25 November 2006

Just Another Week at the Office




I didn’t take any photos again this week, so these are just random photos taken over the past couple of months. One is just Brady Hearn’s sweet face as he poses for a picture for his mama. The other two are of a bush turkey we frequently see in the park across the street from the house, and of me at the office. I trust you can tell which is which.

Australia takes very seriously the concept of holidays. Apparently much of the construction industry takes a month off around Christmas and New Year’s Day. They use the word “breakup” here much more broadly than we do, to mean the end of pretty much anything, and it’s common to have a party to celebrate the breakup. So we had three breakup parties this past week, one for each of our three main regions, for our member builders to celebrate the end of the year’s construction season. We’d work at the office until about 2pm, then head off to the Sunshine coast beach one day, the Gold Coast beach another, and a park on the banks of the Brisbane river the third day, to enjoy cold drinks, prawns (shrimp), chips and nuts with our Trade Alliance members and suppliers until 6:30pm or so. That’s how I spent Thursday, November 23, which would have been Thanksgiving if we had been in the United States.

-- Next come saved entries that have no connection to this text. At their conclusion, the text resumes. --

### src/rtl/mem_arbiter_if.sv
// mem_arbiter_if: requester, grant/response and memory-side signals of mem_arbiter
interface mem_arbiter_if #(
  parameter int ADDR_W = 32,
  parameter int DATA_W = 32
);
  logic              i_i_req;
  logic [ADDR_W-1:0] i_i_addr;
  logic              o_i_gnt;
  logic              o_i_rvalid;
  logic [DATA_W-1:0] o_i_rdata;
  logic              i_d_req;
  logic [ADDR_W-1:0] i_d_addr;
  logic              i_d_wren;
  logic [DATA_W-1:0] i_d_wdata;
  logic [DATA_W/8-1:0] i_d_bmask;
  logic              i_d_lock;
  logic              o_d_gnt;
  logic              o_d_rvalid;
  logic [DATA_W-1:0] o_d_rdata;
  logic [ADDR_W-1:0] o_mem_addr;
  logic [DATA_W-1:0] o_mem_wdata;
  logic [DATA_W/8-1:0] o_mem_bmask;
  logic              o_mem_wren;
  logic [DATA_W-1:0] i_mem_rdata;
  modport slave (
    input  i_i_req, i_i_addr, i_d_req, i_d_addr, i_d_wren, i_d_wdata, i_d_bmask, i_d_lock, i_mem_rdata,
    output o_i_gnt, o_i_rvalid, o_i_rdata, o_d_gnt, o_d_rvalid, o_d_rdata,
           o_mem_addr, o_mem_wdata, o_mem_bmask, o_mem_wren
  );
  modport master (
    output i_i_req, i_i_addr, i_d_req, i_d_addr, i_d_wren, i_d_wdata, i_d_bmask, i_d_lock, i_mem_rdata,
    input  o_i_gnt, o_i_rvalid, o_i_rdata, o_d_gnt, o_d_rvalid, o_d_rdata,
           o_mem_addr, o_mem_wdata, o_mem_bmask, o_mem_wren
  );
endinterface

### src/rtl/mem_arbiter.sv
// mem_arbiter: round-robin I/D arbiter for one shared memory, with D-side lock and registered read data.
// ARB_FIXED_PRIO_EN: when defined, idle contention always goes to D.
module mem_arbiter #(
  parameter int ADDR_W = 32,
  parameter int DATA_W = 32,
  parameter int CNT_W  = 16
) (
  input  logic             i_clk,
  input  logic             i_reset_n,
  mem_arbiter_if.slave     bus,
  output logic [CNT_W-1:0] o_conflict_cnt
);
  typedef enum logic {IDLE, LOCKED} state_t;
  state_t r_state, w_state_nx;
  logic r_last_d, w_last_d_nx, w_i_win, w_d_win, w_deny;
  logic r_i_rvalid, r_d_rvalid;
  logic [DATA_W-1:0] r_i_rdata, r_d_rdata;
  logic [CNT_W-1:0] r_cnt;
  always_comb begin
    w_i_win = 1'b0;
    w_d_win = 1'b0;
    w_state_nx = r_state;
    w_last_d_nx = r_last_d;
    if (i_reset_n) begin
      if (r_state == LOCKED) w_d_win = bus.i_d_req;
      else if (bus.i_i_req && bus.i_d_req) begin
`ifdef ARB_FIXED_PRIO_EN
        w_d_win = 1'b1;
`else
        w_d_win = !r_last_d;
`endif
        w_i_win = !w_d_win;
      end else begin
        w_i_win = bus.i_i_req;
        w_d_win = bus.i_d_req;
      end
    end
    if (w_d_win) w_state_nx = bus.i_d_lock ? LOCKED : IDLE;
`ifndef ARB_FIXED_PRIO_EN
    if (r_state == IDLE && (w_i_win || w_d_win)) w_last_d_nx = w_d_win;
`endif
  end
  assign w_deny          = (bus.i_i_req && !w_i_win) || (bus.i_d_req && !w_d_win);
  assign bus.o_i_gnt     = w_i_win;
  assign bus.o_d_gnt     = w_d_win;
  assign bus.o_mem_addr  = w_d_win ? bus.i_d_addr : bus.i_i_addr;
  assign bus.o_mem_wdata = w_d_win ? bus.i_d_wdata : '0;
  assign bus.o_mem_bmask = w_d_win ? bus.i_d_bmask : '0;
  assign bus.o_mem_wren  = w_d_win && bus.i_d_wren;
  assign bus.o_i_rvalid  = r_i_rvalid;
  assign bus.o_i_rdata   = r_i_rdata;
  assign bus.o_d_rvalid  = r_d_rvalid;
  assign bus.o_d_rdata   = r_d_rdata;
  assign o_conflict_cnt  = r_cnt;
  // read data is captured on the same edge that commits a write, so D sees the pre-write word
  always_ff @(posedge i_clk or negedge i_reset_n) begin
    if (!i_reset_n) begin
      r_state    <= IDLE;
      r_last_d   <= 1'b1;
      r_i_rvalid <= 1'b0;
      r_d_rvalid <= 1'b0;
      r_i_rdata  <= '0;
      r_d_rdata  <= '0;
      r_cnt      <= '0;
    end else begin
      r_state    <= w_state_nx;
      r_last_d   <= w_last_d_nx;
      r_i_rvalid <= w_i_win;
      r_d_rvalid <= w_d_win;
      if (w_i_win) r_i_rdata <= bus.i_mem_rdata;
      if (w_d_win) r_d_rdata <= bus.i_mem_rdata;
      if (w_deny && r_cnt != '1) r_cnt <= r_cnt + 1'b1;
    end
  end
endmodule

### src/flat_wrapper.sv
// flat-port wrapper written by rule: the top's interface ports become plain ports
module mem_arbiter_flat 
#(
  parameter int ADDR_W = 32,
  parameter int DATA_W = 32,
  parameter int CNT_W  = 16
)
  (i_clk, i_reset_n, o_conflict_cnt, bus_i_i_req, bus_i_i_addr, bus_i_d_req, bus_i_d_addr, bus_i_d_wren, bus_i_d_wdata, bus_i_d_bmask, bus_i_d_lock, bus_i_mem_rdata, bus_o_i_gnt, bus_o_i_rvalid, bus_o_i_rdata, bus_o_d_gnt, bus_o_d_rvalid, bus_o_d_rdata, bus_o_mem_addr, bus_o_mem_wdata, bus_o_mem_bmask, bus_o_mem_wren);
  mem_arbiter_if #(.ADDR_W(ADDR_W), .DATA_W(DATA_W)) bus_i ();
  input  logic i_clk;
  input  logic i_reset_n;
  output logic [CNT_W-1:0] o_conflict_cnt;
  input wire logic [$bits(bus_i.i_i_req)-1:0] bus_i_i_req;
  input wire logic [$bits(bus_i.i_i_addr)-1:0] bus_i_i_addr;
  input wire logic [$bits(bus_i.i_d_req)-1:0] bus_i_d_req;
  input wire logic [$bits(bus_i.i_d_addr)-1:0] bus_i_d_addr;
  input wire logic [$bits(bus_i.i_d_wren)-1:0] bus_i_d_wren;
  input wire logic [$bits(bus_i.i_d_wdata)-1:0] bus_i_d_wdata;
  input wire logic [$bits(bus_i.i_d_bmask)-1:0] bus_i_d_bmask;
  input wire logic [$bits(bus_i.i_d_lock)-1:0] bus_i_d_lock;
  input wire logic [$bits(bus_i.i_mem_rdata)-1:0] bus_i_mem_rdata;
  output wire logic [$bits(bus_i.o_i_gnt)-1:0] bus_o_i_gnt;
  output wire logic [$bits(bus_i.o_i_rvalid)-1:0] bus_o_i_rvalid;
  output wire logic [$bits(bus_i.o_i_rdata)-1:0] bus_o_i_rdata;
  output wire logic [$bits(bus_i.o_d_gnt)-1:0] bus_o_d_gnt;
  output wire logic [$bits(bus_i.o_d_rvalid)-1:0] bus_o_d_rvalid;
  output wire logic [$bits(bus_i.o_d_rdata)-1:0] bus_o_d_rdata;
  output wire logic [$bits(bus_i.o_mem_addr)-1:0] bus_o_mem_addr;
  output wire logic [$bits(bus_i.o_mem_wdata)-1:0] bus_o_mem_wdata;
  output wire logic [$bits(bus_i.o_mem_bmask)-1:0] bus_o_mem_bmask;
  output wire logic [$bits(bus_i.o_mem_wren)-1:0] bus_o_mem_wren;
  assign bus_i.i_i_req = bus_i_i_req;
  assign bus_i.i_i_addr = bus_i_i_addr;
  assign bus_i.i_d_req = bus_i_d_req;
  assign bus_i.i_d_addr = bus_i_d_addr;
  assign bus_i.i_d_wren = bus_i_d_wren;
  assign bus_i.i_d_wdata = bus_i_d_wdata;
  assign bus_i.i_d_bmask = bus_i_d_bmask;
  assign bus_i.i_d_lock = bus_i_d_lock;
  assign bus_i.i_mem_rdata = bus_i_mem_rdata;
  assign bus_o_i_gnt = bus_i.o_i_gnt;
  assign bus_o_i_rvalid = bus_i.o_i_rvalid;
  assign bus_o_i_rdata = bus_i.o_i_rdata;
  assign bus_o_d_gnt = bus_i.o_d_gnt;
  assign bus_o_d_rvalid = bus_i.o_d_rvalid;
  assign bus_o_d_rdata = bus_i.o_d_rdata;
  assign bus_o_mem_addr = bus_i.o_mem_addr;
  assign bus_o_mem_wdata = bus_i.o_mem_wdata;
  assign bus_o_mem_bmask = bus_i.o_mem_bmask;
  assign bus_o_mem_wren = bus_i.o_mem_wren;
  mem_arbiter #(.ADDR_W(ADDR_W), .DATA_W(DATA_W), .CNT_W(CNT_W)) u_core (.i_clk(i_clk), .i_reset_n(i_reset_n), .bus(bus_i), .o_conflict_cnt(o_conflict_cnt));
endmodule
### config.mk
export PLATFORM = sky130hd
export DESIGN_NAME = mem_arbiter_flat
export DESIGN_NICKNAME = d
export VERILOG_FILES = /design/src/rtl/mem_arbiter_if.sv /design/src/rtl/mem_arbiter.sv /design/src/flat_wrapper.sv
export SDC_FILE = /design/constraint.sdc
export NUM_CORES = 1
export LEC_CHECK = 0
export ABC_AREA = 1
export BUFFER_PORTS_ARGS = -buffer_cell sky130_fd_sc_hd__buf_4
export CORE_AREA = 5 5 109 111
export CTS_BUF_LIST = sky130_fd_sc_hd__clkbuf_8 sky130_fd_sc_hd__clkbuf_16
export DETAILED_ROUTE_END_ITERATION = 8
export DIE_AREA = 0 0 114 116
export PLACE_DENSITY = 0.75
export SYNTH_ARGS = -nofsm -noshare
export SYNTH_HDL_FRONTEND = slang
export SYNTH_SLANG_ARGS = --single-unit
export TNS_END_PERCENT = 10
### constraint.sdc
create_clock -name i_clk -period 4.1 [get_ports i_clk]
set_input_delay 0.615 -clock i_clk [delete_from_list [all_inputs] [get_ports i_clk]]
set_output_delay 0.615 -clock i_clk [all_outputs]
set_load 0.01 [all_outputs]
* Word-level counts from Yosys, hierarchy flattened
Cells that the tools add are included.
** Cells by class
- Shift-type cells :: 0
- Reduce and logical (&&, ||, !) cells :: 11
- Multiplexer cells :: 10
- Eq/ne operators :: 1
- Add/sub/neg operators :: 1
- Multiply operators :: 0
- Order comparisons :: 0
- Bitwise logic cells :: 1
- Div/mod/pow operators :: 0
** Operator list (count)
- $mux 32 :: 2
- $add 16x1->16 const B :: 1
- $ne 16x16->1 const B :: 1
- $mux 1 :: 7
- $logic_and 1x1->1 :: 6
- $mux 4 :: 1
- $logic_not 1->1 :: 3
- $logic_or 1x1->1 :: 2
- $not 1->1 :: 1
** Word-level totals
- Bits in registers :: 84
- Bits of input ports :: 138
- Output and inout port bits :: 153
- Latch bits :: 0
- Memories :: 0
- Memory bits (writable) :: 0
- Bits in read-only memories :: 0
- Logic and storage cells :: 31

* Logic depth before layout (Yosys ltp)
Gate-level depths: netlist of run 1.
- Depth in word-level cells :: 8
- Mapped depth :: 10
- Depth with buffers taken out :: 9

* Least setup slack after synthesis of run 1
No wires, ideal clock.
- Kind :: input-to-output
- Start :: input i_reset_n
- End :: output bus_o_mem_addr[22]
- Data required time :: 3485 ps
- Stages on the path :: 7
- Buffers on the path :: 1
- Path slack :: 2034 ps
- Data arrival time :: 1451 ps
- Cells stage by stage :: nand2_1 -> inv_1 -> nand2_2 -> clkinv_1 -> clkbuf_1 -> nand2_1 -> nand2_1
** On the way
- Word-level cells in the longest chain between the ends :: 2
** RTL lines
- start, declared :: line flat_wrapper.sv:11 : input logic i_reset_n;
- $mux 1 :: line mem_arbiter.sv:24 : if (i_reset_n) begin
- via bus_o_d_gnt :: line flat_wrapper.sv:25 : output wire logic [$bits(bus_i.o_d_gnt)-1:0] bus_o_d_gnt;
- $mux 32 :: line mem_arbiter.sv:46 : assign bus.o_mem_addr = w_d_win ? bus.i_d_addr : bus.i_i_addr;
- end, declared :: line flat_wrapper.sv:28 : output wire logic [$bits(bus_i.o_mem_addr)-1:0] bus_o_mem_addr;
The timed path passes the listed nets, and every way through them passes these cells.

* Final worst setup path of run 1
- Start :: register u_core.r_last_d
- End :: output bus_o_mem_addr[13]
** On the way
- Word-level cells in the longest chain between the ends :: 5
** RTL lines
- start, declared :: line mem_arbiter.sv:15 : logic r_last_d, w_last_d_nx, w_i_win, w_d_win, w_deny;
- start signal, assigned :: line mem_arbiter.sv:67 : r_last_d <= w_last_d_nx;
- $logic_not 1->1 :: line mem_arbiter.sv:30 : w_d_win = !r_last_d;
- $mux 1 :: line mem_arbiter.sv:26 : else if (bus.i_i_req && bus.i_d_req) begin
- $mux 1 :: line mem_arbiter.sv:25 : if (r_state == LOCKED) w_d_win = bus.i_d_req;
- $mux 1 :: line mem_arbiter.sv:24
- $mux 32 :: line mem_arbiter.sv:46
Every way passes these cells.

They don’t celebrate Thanksgiving as a holiday here, and it’s kind of weird experience. The bush turkey roams the park, completely oblivious to the fact that he’s delicious. This may have been the first time in our lives that we haven’t spent Thanksgiving Day with extended family, eating Turkey, forcing down a bite of canned cranberry sauce, and watching parades and football on TV. And of course, the day after Thanksgiving is when we always put up our Christmas decorations and it was officially the Christmas season. There are just no clues like Thanksgiving and cold weather to clue you in that Christmas is just around the corner. Karen and Emmy fixed us a delicious traditional Thanksgiving dinner Friday night, so between that and three straight days of eating shrimp on the beach, it’s hard to complain.

Karen has started substituting at a nearby school for mentally and physically disabled adolescent students. She got scratched and punched and kicked by a mentally retarded autistic 13-year-old girl on the first day. Karen was perfectly in her element. It’s her ideal job. She’s a strange and wonderful woman. Meanwhile, Kaylah just started working at the same store that Charlotte works at. Six people in our three-car household have jobs, so that should slightly ease the transportation challenges.

I preached last Sunday, and the messages I preach are always mostly to myself, so it was helpful to me, at least. Tomorrow, Roland’s mother and I will visit another Nazarene church on our tour. We’re having fun.